(Dataset records begins)

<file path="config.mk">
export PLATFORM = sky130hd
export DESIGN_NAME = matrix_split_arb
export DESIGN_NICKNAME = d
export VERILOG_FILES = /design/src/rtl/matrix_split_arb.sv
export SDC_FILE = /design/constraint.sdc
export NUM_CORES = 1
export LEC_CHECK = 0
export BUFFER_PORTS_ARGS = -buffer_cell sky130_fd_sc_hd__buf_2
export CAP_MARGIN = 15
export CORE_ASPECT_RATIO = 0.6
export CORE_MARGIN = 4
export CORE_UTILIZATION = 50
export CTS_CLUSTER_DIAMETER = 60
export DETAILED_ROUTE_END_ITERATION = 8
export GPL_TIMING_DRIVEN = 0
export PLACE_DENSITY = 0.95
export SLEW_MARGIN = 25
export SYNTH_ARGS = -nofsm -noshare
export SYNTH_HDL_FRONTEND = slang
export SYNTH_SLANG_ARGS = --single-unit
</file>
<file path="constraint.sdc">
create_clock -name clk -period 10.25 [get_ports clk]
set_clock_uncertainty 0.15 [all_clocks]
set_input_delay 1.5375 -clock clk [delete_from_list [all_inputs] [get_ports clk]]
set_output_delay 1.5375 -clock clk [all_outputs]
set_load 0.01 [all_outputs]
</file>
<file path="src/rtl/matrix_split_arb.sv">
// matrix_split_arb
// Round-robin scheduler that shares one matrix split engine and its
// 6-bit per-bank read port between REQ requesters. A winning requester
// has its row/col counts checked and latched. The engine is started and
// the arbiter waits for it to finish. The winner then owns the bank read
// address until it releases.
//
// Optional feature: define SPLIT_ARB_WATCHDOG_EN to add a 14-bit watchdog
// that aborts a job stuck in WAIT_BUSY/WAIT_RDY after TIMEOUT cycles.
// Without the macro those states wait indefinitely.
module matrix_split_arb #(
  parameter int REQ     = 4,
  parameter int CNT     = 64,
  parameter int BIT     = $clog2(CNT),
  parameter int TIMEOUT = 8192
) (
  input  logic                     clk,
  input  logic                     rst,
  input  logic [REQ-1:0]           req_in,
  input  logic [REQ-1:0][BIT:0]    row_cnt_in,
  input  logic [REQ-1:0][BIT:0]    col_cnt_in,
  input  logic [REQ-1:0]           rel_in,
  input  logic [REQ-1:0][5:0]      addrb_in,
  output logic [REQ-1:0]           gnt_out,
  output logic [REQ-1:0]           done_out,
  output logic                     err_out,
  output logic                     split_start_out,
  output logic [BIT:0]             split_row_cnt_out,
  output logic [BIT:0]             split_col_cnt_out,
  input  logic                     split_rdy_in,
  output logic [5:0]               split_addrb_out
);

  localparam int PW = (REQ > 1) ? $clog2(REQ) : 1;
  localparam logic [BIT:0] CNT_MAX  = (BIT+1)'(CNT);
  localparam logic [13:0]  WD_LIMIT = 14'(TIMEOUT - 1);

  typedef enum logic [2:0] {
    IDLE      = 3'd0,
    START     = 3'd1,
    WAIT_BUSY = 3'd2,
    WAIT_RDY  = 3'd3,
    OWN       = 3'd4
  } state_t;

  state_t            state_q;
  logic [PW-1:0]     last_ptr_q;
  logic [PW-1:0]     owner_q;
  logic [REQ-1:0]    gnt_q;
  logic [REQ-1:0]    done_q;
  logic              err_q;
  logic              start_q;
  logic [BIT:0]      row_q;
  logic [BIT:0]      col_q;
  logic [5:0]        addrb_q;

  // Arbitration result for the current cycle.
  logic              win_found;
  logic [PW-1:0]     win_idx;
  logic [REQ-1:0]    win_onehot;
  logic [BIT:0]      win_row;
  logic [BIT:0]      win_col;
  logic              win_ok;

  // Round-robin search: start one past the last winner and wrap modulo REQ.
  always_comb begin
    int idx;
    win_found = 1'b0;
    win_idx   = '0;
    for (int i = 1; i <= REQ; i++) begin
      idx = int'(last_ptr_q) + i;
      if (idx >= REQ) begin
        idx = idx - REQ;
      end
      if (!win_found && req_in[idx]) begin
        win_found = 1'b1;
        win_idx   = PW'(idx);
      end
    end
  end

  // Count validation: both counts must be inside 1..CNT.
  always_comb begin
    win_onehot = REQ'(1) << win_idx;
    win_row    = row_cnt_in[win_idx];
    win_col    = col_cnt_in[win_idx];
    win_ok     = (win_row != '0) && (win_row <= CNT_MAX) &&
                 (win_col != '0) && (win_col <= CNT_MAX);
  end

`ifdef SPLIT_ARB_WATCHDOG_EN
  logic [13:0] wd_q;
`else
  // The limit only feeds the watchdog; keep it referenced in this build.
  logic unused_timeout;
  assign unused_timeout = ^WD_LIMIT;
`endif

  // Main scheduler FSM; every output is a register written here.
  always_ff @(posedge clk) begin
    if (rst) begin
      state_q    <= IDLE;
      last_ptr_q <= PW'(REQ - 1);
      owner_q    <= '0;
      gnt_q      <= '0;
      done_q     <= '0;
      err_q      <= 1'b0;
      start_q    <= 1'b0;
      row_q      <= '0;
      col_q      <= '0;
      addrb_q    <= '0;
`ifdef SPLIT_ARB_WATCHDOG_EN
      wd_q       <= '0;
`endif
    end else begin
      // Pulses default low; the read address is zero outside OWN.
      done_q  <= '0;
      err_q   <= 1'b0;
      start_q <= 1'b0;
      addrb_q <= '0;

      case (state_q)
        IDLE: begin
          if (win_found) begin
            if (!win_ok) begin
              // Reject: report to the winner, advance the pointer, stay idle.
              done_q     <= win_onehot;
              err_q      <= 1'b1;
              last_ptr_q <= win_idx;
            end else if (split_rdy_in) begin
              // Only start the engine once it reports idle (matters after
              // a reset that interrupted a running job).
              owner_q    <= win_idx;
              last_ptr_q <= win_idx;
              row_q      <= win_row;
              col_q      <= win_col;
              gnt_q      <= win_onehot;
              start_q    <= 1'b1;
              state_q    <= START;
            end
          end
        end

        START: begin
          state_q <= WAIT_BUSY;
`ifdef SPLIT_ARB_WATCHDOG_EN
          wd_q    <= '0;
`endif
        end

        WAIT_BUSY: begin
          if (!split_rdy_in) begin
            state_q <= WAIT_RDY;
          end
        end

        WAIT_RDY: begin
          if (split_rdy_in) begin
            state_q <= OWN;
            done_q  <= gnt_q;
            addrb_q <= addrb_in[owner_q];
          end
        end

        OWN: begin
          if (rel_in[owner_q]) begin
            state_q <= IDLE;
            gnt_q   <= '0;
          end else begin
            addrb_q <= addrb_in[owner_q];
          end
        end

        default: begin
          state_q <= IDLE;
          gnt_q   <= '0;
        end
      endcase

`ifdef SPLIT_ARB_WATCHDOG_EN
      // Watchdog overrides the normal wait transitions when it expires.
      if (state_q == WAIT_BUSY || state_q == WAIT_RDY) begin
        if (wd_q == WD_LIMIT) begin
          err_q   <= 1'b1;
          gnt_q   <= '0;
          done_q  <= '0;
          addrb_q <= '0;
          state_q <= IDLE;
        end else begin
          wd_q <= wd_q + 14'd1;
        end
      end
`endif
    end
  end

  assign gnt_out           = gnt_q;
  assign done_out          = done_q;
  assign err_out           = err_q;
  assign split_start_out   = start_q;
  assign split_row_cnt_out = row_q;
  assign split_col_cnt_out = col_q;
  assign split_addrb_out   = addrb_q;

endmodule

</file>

(Dataset records ends)

● **Problem description**
Whenever the string "assign" shows up in a line of the entries, copy that line.

● **Response**
  assign unused_timeout = ^WD_LIMIT;
  assign gnt_out           = gnt_q;
  assign done_out          = done_q;
  assign err_out           = err_q;
  assign split_start_out   = start_q;
  assign split_row_cnt_out = row_q;
  assign split_col_cnt_out = col_q;
  assign split_addrb_out   = addrb_q;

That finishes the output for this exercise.